START Data section

<file path="src/rtl/fetch_pkg.sv">
// -----------------------------------------------------------------------------
// fetch_pkg
//   Shared types and constants for the instruction-fetch front end.
//   - fetch_entry_t : one prefetch-queue entry, {pc, ins}, at the core's native
//                     32-bit width.
//   - RV_NOP        : canonical RV32I no-op (addi x0,x0,0), used as fill data.
//   - BYTE_EN_WORD  : byte-enable pattern for a full-word instruction read.
//   - word_align    : clears the two low address bits of a 32-bit address.
// -----------------------------------------------------------------------------
package fetch_pkg;

  localparam int FETCH_IW = 32;

  localparam logic [31:0] RV_NOP       = 32'h0000_0013;
  localparam logic [3:0]  BYTE_EN_WORD = 4'b1111;

  typedef struct packed {
    logic [FETCH_IW-1:0] pc;
    logic [FETCH_IW-1:0] ins;
  } fetch_entry_t;

  function automatic logic [FETCH_IW-1:0] word_align(input logic [FETCH_IW-1:0] addr);
    return addr & ~(FETCH_IW'(3));
  endfunction

endpackage

</file>
<file path="src/rtl/fetch_fifo.sv">
// -----------------------------------------------------------------------------
// fetch_fifo
//   Circular buffer holding fetched {pc, ins} words between the instruction
//   memory and decode. Entries leave strictly in arrival order. The head word
//   reads as zero while the buffer is empty so that nothing stale is shown.
//
//   Parameters
//     DEPTH : number of entries, power of two, >= 2
//     W     : entry width in bits
//   Ports
//     clk, reset : clock, synchronous active-high reset
//     push, din  : write din at the tail (ignored when full without a pop)
//     pop        : drop the head entry (ignored when empty)
//     flush      : discard all entries; wins over push and pop
//     head       : current head entry, zero when empty
//     count      : number of valid entries, 0..DEPTH
//     full/empty : occupancy flags
// -----------------------------------------------------------------------------
module fetch_fifo #(
  parameter int DEPTH = 4,
  parameter int W     = 64
) (
  input  logic                     clk,
  input  logic                     reset,
  input  logic                     push,
  input  logic [W-1:0]             din,
  input  logic                     pop,
  input  logic                     flush,
  output logic [W-1:0]             head,
  output logic [$clog2(DEPTH):0]   count,
  output logic                     full,
  output logic                     empty
);

  localparam int AW = $clog2(DEPTH);
  localparam int CW = AW + 1;

  logic [W-1:0]  mem [DEPTH];
  logic [AW-1:0] wr_ptr;
  logic [AW-1:0] rd_ptr;
  logic          do_push;
  logic          do_pop;

  assign empty = (count == '0);
  assign full  = (count == CW'(DEPTH));

  // A pop frees the head slot in the same cycle, so a push into a full
  // buffer is legal only together with a pop.
  assign do_pop  = pop && !empty && !flush;
  assign do_push = push && !flush && (!full || do_pop);

  // NOTE: storage carries no reset; validity is tracked by count/pointers,
  // which keeps the array as plain RAM and never exposes unwritten slots.
  always_ff @(posedge clk) begin
    if (do_push) begin
      mem[wr_ptr] <= din;
    end
  end

  // NOTE: sequential state uses non-blocking assignment so every register
  // samples the pre-edge values regardless of process evaluation order.
  always_ff @(posedge clk) begin
    if (reset || flush) begin
      wr_ptr <= '0;
      rd_ptr <= '0;
      count  <= '0;
    end else begin
      // Pointers wrap naturally because DEPTH is a power of two.
      if (do_push) wr_ptr <= wr_ptr + AW'(1);
      if (do_pop)  rd_ptr <= rd_ptr + AW'(1);
      case ({do_push, do_pop})
        2'b10:   count <= count + CW'(1);
        2'b01:   count <= count - CW'(1);
        default: count <= count;
      endcase
    end
  end

  assign head = empty ? '0 : mem[rd_ptr];

endmodule

</file>
<file path="src/rtl/fetch_queue.sv">
// -----------------------------------------------------------------------------
// fetch_queue
//   Instruction-fetch front end for the pipelined RV32I core. Issues one
//   sequential word read per cycle while queue credit allows, buffers the
//   returned words with their addresses, and hands them to decode under
//   valid/ready flow control. A redirect flushes queued and in-flight fetches
//   and restarts fetch at the (word-aligned) target on the next cycle.
//
//   Parameters
//     IW       : instruction / address width
//     DEPTH    : prefetch queue entries, power of two, >= 2
//     RESET_PC : first fetch address after reset
//   Ports
//     clk, reset     : clock, synchronous active-high reset
//     o_pc_addr      : registered instruction-memory word address
//     o_pc_rd        : registered read strobe; data returns one cycle later
//     o_pc_byte_en   : 4'b1111 while o_pc_rd, else 0
//     i_pc_rddata    : read data, valid the cycle after o_pc_rd
//     o_ins_valid    : queue head valid (suppressed during a redirect)
//     o_ins          : head instruction
//     o_ins_pc       : head instruction address
//     i_ins_ready    : decode accepts the head this cycle
//     i_redirect     : flush and refetch from i_redirect_pc
//     i_redirect_pc  : redirect target, low two bits ignored
// -----------------------------------------------------------------------------
module fetch_queue #(
  parameter int            IW       = 32,
  parameter int            DEPTH    = 4,
  parameter logic [IW-1:0] RESET_PC = '0
) (
  input  logic          clk,
  input  logic          reset,
  output logic [IW-1:0] o_pc_addr,
  output logic          o_pc_rd,
  output logic [3:0]    o_pc_byte_en,
  input  logic [IW-1:0] i_pc_rddata,
  output logic          o_ins_valid,
  output logic [IW-1:0] o_ins,
  output logic [IW-1:0] o_ins_pc,
  input  logic          i_ins_ready,
  input  logic          i_redirect,
  input  logic [IW-1:0] i_redirect_pc
);

  import fetch_pkg::*;

  localparam int CW  = $clog2(DEPTH) + 1;  // width of the queue count
  localparam int ECW = CW + 1;             // room for count + outstanding + 1

  // Fetch address generator and response tracking.
  logic [IW-1:0]  fetch_pc;      // address of the next sequential issue
  logic           resp_valid;    // a response is arriving this cycle
  logic [IW-1:0]  resp_pc;       // address of the arriving response
  logic           drop;          // arriving response belongs to a flushed stream

  // Queue interface.
  logic           push;
  logic           pop;
  logic [2*IW-1:0] head;
  logic [CW-1:0]  count;
  logic           full;
  logic           empty;

  // Credit and redirect.
  logic [ECW-1:0] entries_next;
  logic [ECW-1:0] demand;
  logic           issue;
  logic [IW-1:0]  redirect_addr;

  // ---------------------------------------------------------------------------
  // Decode-side handshake. The head is hidden during a redirect so decode can
  // never consume an instruction from the path being abandoned.
  // ---------------------------------------------------------------------------
  assign o_ins_valid = !empty && !i_redirect;
  assign pop         = o_ins_valid && i_ins_ready;
  assign {o_ins_pc, o_ins} = head;

  // A returning word is kept unless it was issued before a redirect (drop) or
  // arrives during one. The full guard protects a live entry from being
  // overwritten; the credit rule normally keeps it from ever mattering.
  assign push = resp_valid && !drop && !i_redirect && (!full || pop);

  fetch_fifo #(
    .DEPTH (DEPTH),
    .W     (2 * IW)
  ) u_fifo (
    .clk   (clk),
    .reset (reset),
    .push  (push),
    .din   ({resp_pc, i_pc_rddata}),
    .pop   (pop),
    .flush (i_redirect),
    .head  (head),
    .count (count),
    .full  (full),
    .empty (empty)
  );

  // ---------------------------------------------------------------------------
  // Credit: issue only if, after this edge's push/pop, the queue still has a
  // slot for the read currently in flight plus the one about to be issued.
  // ---------------------------------------------------------------------------
  // NOTE: every signal written in this block gets a value before any branch,
  // so no path leaves it unassigned and no latch can be inferred.
  always_comb begin
    entries_next = ECW'(count);
    if (push && !pop) begin
      entries_next = ECW'(count) + ECW'(1);
    end else if (pop && !push) begin
      entries_next = ECW'(count) - ECW'(1);
    end
    demand = entries_next + ECW'(o_pc_rd) + ECW'(1);
    issue  = (demand <= ECW'(DEPTH));
  end

  // Masking (rather than slicing) keeps every target bit in the datapath and
  // clears the byte offset in one step.
  assign redirect_addr = i_redirect_pc & ~(IW'(3));

  // ---------------------------------------------------------------------------
  // Issue registers, fetch PC and response tracking.
  // ---------------------------------------------------------------------------
  always_ff @(posedge clk) begin
    if (reset) begin
      o_pc_rd      <= 1'b0;
      o_pc_byte_en <= 4'b0000;
      o_pc_addr    <= RESET_PC;
      fetch_pc     <= RESET_PC;
      resp_valid   <= 1'b0;
      resp_pc      <= '0;
      drop         <= 1'b0;
    end else begin
      // The read issued this cycle returns next cycle with this address.
      resp_valid <= o_pc_rd;
      resp_pc    <= o_pc_addr;
      // A read issued in the redirect cycle belongs to the old path.
      drop       <= i_redirect && o_pc_rd;

      if (i_redirect) begin
        o_pc_rd      <= 1'b1;
        o_pc_byte_en <= BYTE_EN_WORD;
        o_pc_addr    <= redirect_addr;
        fetch_pc     <= redirect_addr + IW'(4);
      end else if (issue) begin
        o_pc_rd      <= 1'b1;
        o_pc_byte_en <= BYTE_EN_WORD;
        o_pc_addr    <= fetch_pc;
        fetch_pc     <= fetch_pc + IW'(4);
      end else begin
        // No credit: strobe drops, address holds its last value.
        o_pc_rd      <= 1'b0;
        o_pc_byte_en <= 4'b0000;
      end
    end
  end

endmodule

</file>
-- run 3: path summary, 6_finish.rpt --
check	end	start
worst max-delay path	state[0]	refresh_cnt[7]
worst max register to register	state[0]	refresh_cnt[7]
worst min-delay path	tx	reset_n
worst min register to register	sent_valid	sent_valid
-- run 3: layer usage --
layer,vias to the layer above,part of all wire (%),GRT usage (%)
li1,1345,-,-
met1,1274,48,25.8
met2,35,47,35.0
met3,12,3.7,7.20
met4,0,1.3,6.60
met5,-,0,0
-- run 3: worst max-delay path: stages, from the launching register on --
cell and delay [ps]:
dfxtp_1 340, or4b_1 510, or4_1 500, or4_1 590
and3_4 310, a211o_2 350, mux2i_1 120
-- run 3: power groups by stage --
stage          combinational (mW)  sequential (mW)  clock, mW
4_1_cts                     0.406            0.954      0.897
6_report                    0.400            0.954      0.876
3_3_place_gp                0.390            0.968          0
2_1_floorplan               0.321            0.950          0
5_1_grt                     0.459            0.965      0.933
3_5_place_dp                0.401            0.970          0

END Data section

▶ Aim of the exercise: Every line above that holds "worst" counts once; state the total and nothing else.

▶ Solution to this exercise: 5